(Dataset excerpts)
········
What follows belongs to an exercise in optimizing a design on an open flow for small area and a short achievable clock period; a production flow would make more cautious choices.
Where RTL was checked, it was by simulation tests only, not by an equivalence proof against the original.
Power and IR drop assume default switching activity.

== the reference run ==
Design smp8, start of the top module:
module smp8 (input clk, reset,
output reg [3:0] pc,
input [7:0] instr,
output reg [7:0] AC);
==> module smp8, before the edit <==
module smp8 (input clk, reset,
output reg [3:0] pc,
input [7:0] instr,
output reg [7:0] AC);
wire [3:0] op = instr[7:4];
wire [3:0] a  = instr[3:0];
reg [7:0] R;
reg       Z;
reg [7:0] RAM [15:0];
wire [15:0] opd = 16'h1 << op;
wire [3:0] lo = 4'h1 << a[1:0];
wire [3:0] hi = 4'h1 << a[3:2];
wire [3:0] hi_ld = hi & {4{opd[1]}};
wire [3:0] hi_st = hi & {4{opd[2]}};
genvar w;
generate for (w = 0; w < 16; w = w + 1) begin : mem_w
  always @(posedge clk)
    if (hi_st[w/4] & lo[w%4]) RAM[w] <= AC;
end endgenerate
reg [7:0] memld;
integer k;
always @(*) begin
  memld = 8'h00;
  for (k = 0; k < 16; k = k + 1)
    memld = memld | (RAM[k] & {8{hi_ld[k/4] & lo[k%4]}});
end
function [7:0] addp(input [7:0] x, input [7:0] z, input cin);
  reg [7:0] g, p, G, P;
  reg [8:0] c;
  integer i;
  begin
    g = x & z; p = x ^ z;
    G = g; P = p;
    G[0] = g[0] | (p[0] & cin);
    G[1] = G[1] | (P[1] & G[0]);  P[1] = P[1] & P[0];
    G[3] = G[3] | (P[3] & G[2]);  P[3] = P[3] & P[2];
    G[5] = G[5] | (P[5] & G[4]);  P[5] = P[5] & P[4];
    G[2] = G[2] | (P[2] & G[1]);
    G[3] = G[3] | (P[3] & G[1]);
    G[6] = G[6] | (P[6] & G[5]);  P[6] = P[6] & P[5];
    G[7] = G[7] | (P[7] & G[5]);  P[7] = P[7] & P[5];
    G[4] = G[4] | (P[4] & G[3]);
    G[5] = G[5] | (P[5] & G[3]);
    G[6] = G[6] | (P[6] & G[3]);
    c = {G[6:0], cin};
    addp = p ^ c[7:0];
  end
endfunction
wire [7:0] sum = addp(AC, R, 1'b0);
wire [7:0] dif = addp(AC, ~R, 1'b1);
wire [7:0] inc = AC + 8'd1;
wire [7:0] acnext = memld
  | (R   & {8{opd[4]}})
  | (sum & {8{opd[8]}})
  | (dif & {8{opd[9]}})
  | (inc & {8{opd[10]}})
  | ((AC & R) & {8{opd[12]}})
  | ((AC | R) & {8{opd[13]}})
  | ((AC ^ R) & {8{opd[14]}})
  | (~AC & {8{opd[15]}})
  | (AC  & {8{opd[0] | opd[2] | opd[3] | opd[5] | opd[6] | opd[7]}});
wire [7:0] p = AC ^ R;
wire [7:0] g = AC | R;
wire z_and = ~|(AC & R);
wire z_ac0 = ~|AC;
wire z_acff = &AC;
wire z_eq  = ~|p;
wire z_or  = ~|g;
wire z_sum = ~p[0] & &(p[7:1] ~^ g[6:0]);    
wire znext = (z_ac0 & opd[3])
  | (z_sum & (opd[4] | opd[5] | opd[6] | opd[7] | opd[8]))
  | (z_eq & (opd[9] | opd[14]))
  | (z_acff & (opd[10] | opd[15]))
  | opd[11]
  | (z_or & opd[13])
  | (z_and & (opd[0] | opd[1] | opd[2] | opd[12]));
wire jump = opd[5] | (opd[6] & Z) | (opd[7] & ~Z);
always @(posedge clk, posedge reset)
  if (reset) begin
    pc <= 4'h0;
    AC <= 8'h00;
    R  <= 8'h00;
    Z  <= 1'b0;
  end else begin
    pc <= jump ? a : pc + 4'h1;
    AC <= acnext;
    if (opd[3]) R <= AC;
    Z  <= znext;
  end
endmodule
This design comes from an exercise in tuning for small area and a short achievable clock period on the open sky130 flow, not from production work.
No functional check of the RTL was part of any run shown here.

==> flow/design.v, too long to show whole: its modules and the start of the top module <==
// module pe: 487 lines
// module pe_cpa: 170 lines
// module pe_bsel: 3 lines
// module pe_fa: 4 lines
// module pe_ha: 4 lines
module pe (
    input wire clk,
    input wire rst,
    input wire [15:0] act,
    input wire [15:0] wgt,
    input wire store,
    input wire reuse,
    input wire [3:0] addr,
    input wire update_out,
    output reg [31:0] out
);
  // ...
==> flow/flow/run.sh <==
#!/bin/bash
# Layout flow. Synthesis is the standard synthesis, unchanged. After the floorplan,
# every combinational cell is set to its smallest drive strength (downsize.tcl); the rest
# is the standard layout, with the ports buffered by buf_2 cells and timing repair
# aiming at 6 ns of setup slack, so that it upsizes only the cells the timing needs.
# After the global-route repair, recover.tcl sets cells back to smaller drive strengths
# where that does not lower the worst setup slack (recover_hook.tcl).
# Each step's full output goes to its own log file in this folder.
set -euo pipefail
here=$(pwd)
bash standard.sh synth > synth.log 2>&1
bash standard.sh floorplan > floorplan.log 2>&1
odb=$(ls $here/orfs/results/*/pe/base/2_floorplan.odb)
DS_ODB=$odb openroad -no_init -exit flow/downsize.tcl > downsize.log 2>&1
bash standard.sh 'BUFFER_PORTS_ARGS=-buffer_cell sky130_fd_sc_hd__buf_2' SETUP_SLACK_MARGIN=6 POST_GLOBAL_ROUTE_TCL=$here/flow/recover_hook.tcl finish > layout.log 2>&1
==> flow/flow/downsize.tcl <==
# Set every combinational standard cell to the smallest drive strength of the same
# function; timing repair later in the flow upsizes the cells that need it.
# Flip-flops, tap cells and port buffers are left alone.
set odb_file $::env(DS_ODB)
read_db $odb_file
set db [ord::get_db]
set block [ord::get_db_block]
set skip {dfxtp dfxbp dfrtp dfrbp dfstp dfsbp edfxtp sdfxtp tapvpwrvgnd conb clkbuf clkinv}
set n 0
foreach inst [$block getInsts] {
  set m [$inst getMaster]
  set name [$m getName]
  if {![regexp {^sky130_fd_sc_hd__(\w+)_(\d+)$} $name -> base drive]} { continue }
  if {[lsearch -exact $skip $base] >= 0} { continue }
  set best ""
  set best_area [expr {[$m getWidth] * [$m getHeight]}]
  foreach d {0 1 2} {
    if {$d >= $drive} { break }
    set cand [$db findMaster "sky130_fd_sc_hd__${base}_$d"]
    if {$cand eq "NULL" || $cand eq ""} { continue }
    set a [expr {[$cand getWidth] * [$cand getHeight]}]
    if {$a < $best_area} { set best $cand; set best_area $a }
  }
  if {$best ne ""} {
    $inst swapMaster $best
    incr n
  }
}
puts "downsized $n instances"
write_db $odb_file
==> flow/flow/recover.tcl <==
# Area recovery after timing repair: try each combinational cell at a smaller drive
# strength, least critical first, and keep the change only if the worst setup slack does
# not drop (by more than 5 ps in all) and the max-slew and max-capacitance checks keep a
# 20% margin (or what they had).
# est is the estimate_parasitics mode in use at this point of the flow.
proc pe_recover_est {est} {
  estimate_parasitics $est
}
proc pe_recover_area {est} {
  set db [ord::get_db]
  set block [ord::get_db_block]
  pe_recover_est $est
  set wns0 [sta::worst_slack_cmd max]
  set floor [expr {$wns0 - 0.005e-9}]
  set slew0 [sta::max_slew_violation_count]
  set cap0 [sta::max_capacitance_violation_count]
  set slewlim [expr {min(0.2, [sta::max_slew_check_slack_limit])}]
  set caplim [expr {min(0.2, [sta::max_capacitance_check_slack_limit])}]
  set cands {}
  foreach inst [$block getInsts] {
    set name [[$inst getMaster] getName]
    if {![regexp {^sky130_fd_sc_hd__(\w+)_(\d+)$} $name -> base drive]} { continue }
    if {[regexp {^(dfxtp|dfxbp|dfrtp|dfrbp|dfstp|dfsbp|edfxtp|sdfxtp|tapvpwrvgnd|conb|clkbuf|clkinv|clkdlybuf4s50|decap|fill)} $base]} { continue }
    if {$drive <= 1} { continue }
    set pin_slack 1.0
    foreach it [$inst getITerms] {
      if {[$it isOutputSignal]} {
        set p [get_pins -quiet [$inst getName]/[[$it getMTerm] getName]]
        if {$p ne ""} { set pin_slack [get_property $p slack_max] }
      }
    }
    lappend cands [list $pin_slack $inst $base $drive]
  }
  set cands [lsort -real -decreasing -index 0 $cands]
  set n 0
  foreach c $cands {
    lassign $c s inst base drive
    set orig [[$inst getMaster] getName]
    foreach d {0 1 2 4 6 8} {
      if {$d >= $drive} { break }
      set m [$db findMaster "sky130_fd_sc_hd__${base}_$d"]
      if {$m eq "NULL" || $m eq ""} { continue }
      replace_cell [$inst getName] "sky130_fd_sc_hd__${base}_$d"
      pe_recover_est $est
      if {[sta::worst_slack_cmd max] >= $floor && [sta::max_slew_violation_count] <= $slew0
          && [sta::max_capacitance_violation_count] <= $cap0
          && [sta::max_slew_check_slack_limit] >= $slewlim
          && [sta::max_capacitance_check_slack_limit] >= $caplim} {
        incr n
        break
      }
      replace_cell [$inst getName] $orig
      pe_recover_est $est
    }
  }
  puts "area recovery: downsized $n of [llength $cands] cells, worst slack [sta::worst_slack_cmd max] (was $wns0)"
}
==> flow/flow/recover_hook.tcl <==
# POST_GLOBAL_ROUTE hook: area recovery (recover.tcl) after the global-route timing
# repair, with the nets of resized cells routed again incrementally.
source [file join [file dirname [info script]] recover.tcl]
global_route -start_incremental
pe_recover_area -global_routing
global_route -end_incremental
estimate_parasitics -global_routing
report_worst_slack -max -digits 3
write_guides $::env(RESULTS_DIR)/route.guide
==> flow/standard.sh <==
#!/bin/bash
# synth_recipe.tcl (not shown) runs the flow's synth.tcl, then flattens the netlist and writes it again
# the make line also repeats each setting of config.mk as NAME=value (left out here)
make -C /OpenROAD-flow-scripts/flow DESIGN_CONFIG=/design/flow/config.mk WORK_HOME=/design/flow/orfs CLKGATE_MAP_FILE= SYNTH_SCRIPT=/design/flow/synth_recipe.tcl "${@:-finish}"
==> flow/config.mk <==
export PLATFORM = sky130hd
export DESIGN_NAME = pe
export DESIGN_NICKNAME = pe
export VERILOG_FILES = /design/flow/design.v
export SDC_FILE = /design/flow/constraint.sdc
export NUM_CORES = 4
export LEC_CHECK = 0
export CAP_MARGIN = 20
export CORE_MARGIN = 2
export CORE_UTILIZATION = 60
export PLACE_DENSITY = 0.75
export SETUP_SLACK_MARGIN = 5
export SLEW_MARGIN = 20
export SYNTH_HIERARCHICAL = 1
==> flow/constraint.sdc <==
create_clock -name core_clock -period 11.0 [get_ports {clk}]
set_input_delay 2.2000 -clock core_clock [delete_from_list [all_inputs] [get_ports {clk}]]
set_output_delay 2.2000 -clock core_clock [all_outputs]
set_load 0.01 [all_outputs]
==> flow_summary_export.csv, run 1 <==
group,metric,value,unit
detailed_routing,drt-met1-wl,17.29,mm
synthesis,synth_top_area_share,24.40,%
synthesis,synthMuxAreaShare,3.292,%
final_layout,post-route-cell-area,16720,um^2
clock_tree,path_clk_slew,0.08,ns
critical_path,crit_arrival,5.63,ns
critical_path,cp-endpoint,"bm_r[15]$_SDFF_PP0_",
critical_path,ff2ff_path_depth,13,
global_routing,grt_max_degree,49,
critical_path,cp_cell_sequence,"buf_2 > a22oi_1 > xnor2_1 > fa_1 > fa_1 > fa_1 > ha_1 > a21oi_1 > a21boi_0 > o21ai_2 > o311ai_4 > o31ai_1 > a41oi_1",
detailed_routing,drt-initial-drc-count,1722,
final_layout,drive_gt1_share,12.97,%
synthesis,synth_adder_area_share,28.11,%
floorplanning,start_util,61.40,%
global_routing,grtUsageTotal,33.06,%
global_routing,grt_util_met3,5.249,%
global_routing,grt_pass1_wl,67.42,mm
critical_path,crit_path_max_incr_delay,0.69,ns
global_routing,met2_usage,52.07,%
placed_design,place_congestion,0.9235,
outcome,status,"timing/DRC/antenna clean",
final_layout,fill_cells,1944,
floorplanning,io_pins,73,
hold_path,min_path_cells,2,
detailed_routing,route.met2.wl,20.73,mm
critical_path,critPathSlowestCell,"a21boi_0",
floorplanning,core-area,25250,um^2
synthesis,syn_nets,1553,
timing,holdWs,0.4741,ns
global_routing,grt-ovfl-total,0,
placed_design,port_buffers,72,
run,drv_cap,0,
synthesis,syn_area,15510,um^2
critical_path,r2r-start,"two[3]$_DFF_P_",
final_layout,final_cell_mix,"xnor2_1, a22oi_1, fa_1, buf_1, dfxtp_1",
floorplanning,chipWidth,164.8,um
critical_path,crit_cells,13,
········
▸ **TRY IT**: Only the lines above starting at the line that holds "the reference run" and ending at the line that holds "wire znext = (z_ac0 & opd[3])" are to be repeated, exactly and in full.

▸ **RESULT FOR THIS TASK**:
== the reference run ==
Design smp8, start of the top module:
module smp8 (input clk, reset,
output reg [3:0] pc,
input [7:0] instr,
output reg [7:0] AC);
==> module smp8, before the edit <==
module smp8 (input clk, reset,
output reg [3:0] pc,
input [7:0] instr,
output reg [7:0] AC);
wire [3:0] op = instr[7:4];
wire [3:0] a  = instr[3:0];
reg [7:0] R;
reg       Z;
reg [7:0] RAM [15:0];
wire [15:0] opd = 16'h1 << op;
wire [3:0] lo = 4'h1 << a[1:0];
wire [3:0] hi = 4'h1 << a[3:2];
wire [3:0] hi_ld = hi & {4{opd[1]}};
wire [3:0] hi_st = hi & {4{opd[2]}};
genvar w;
generate for (w = 0; w < 16; w = w + 1) begin : mem_w
  always @(posedge clk)
    if (hi_st[w/4] & lo[w%4]) RAM[w] <= AC;
end endgenerate
reg [7:0] memld;
integer k;
always @(*) begin
  memld = 8'h00;
  for (k = 0; k < 16; k = k + 1)
    memld = memld | (RAM[k] & {8{hi_ld[k/4] & lo[k%4]}});
end
function [7:0] addp(input [7:0] x, input [7:0] z, input cin);
  reg [7:0] g, p, G, P;
  reg [8:0] c;
  integer i;
  begin
    g = x & z; p = x ^ z;
    G = g; P = p;
    G[0] = g[0] | (p[0] & cin);
    G[1] = G[1] | (P[1] & G[0]);  P[1] = P[1] & P[0];
    G[3] = G[3] | (P[3] & G[2]);  P[3] = P[3] & P[2];
    G[5] = G[5] | (P[5] & G[4]);  P[5] = P[5] & P[4];
    G[2] = G[2] | (P[2] & G[1]);
    G[3] = G[3] | (P[3] & G[1]);
    G[6] = G[6] | (P[6] & G[5]);  P[6] = P[6] & P[5];
    G[7] = G[7] | (P[7] & G[5]);  P[7] = P[7] & P[5];
    G[4] = G[4] | (P[4] & G[3]);
    G[5] = G[5] | (P[5] & G[3]);
    G[6] = G[6] | (P[6] & G[3]);
    c = {G[6:0], cin};
    addp = p ^ c[7:0];
  end
endfunction
wire [7:0] sum = addp(AC, R, 1'b0);
wire [7:0] dif = addp(AC, ~R, 1'b1);
wire [7:0] inc = AC + 8'd1;
wire [7:0] acnext = memld
  | (R   & {8{opd[4]}})
  | (sum & {8{opd[8]}})
  | (dif & {8{opd[9]}})
  | (inc & {8{opd[10]}})
  | ((AC & R) & {8{opd[12]}})
  | ((AC | R) & {8{opd[13]}})
  | ((AC ^ R) & {8{opd[14]}})
  | (~AC & {8{opd[15]}})
  | (AC  & {8{opd[0] | opd[2] | opd[3] | opd[5] | opd[6] | opd[7]}});
wire [7:0] p = AC ^ R;
wire [7:0] g = AC | R;
wire z_and = ~|(AC & R);
wire z_ac0 = ~|AC;
wire z_acff = &AC;
wire z_eq  = ~|p;
wire z_or  = ~|g;
wire z_sum = ~p[0] & &(p[7:1] ~^ g[6:0]);    
wire znext = (z_ac0 & opd[3])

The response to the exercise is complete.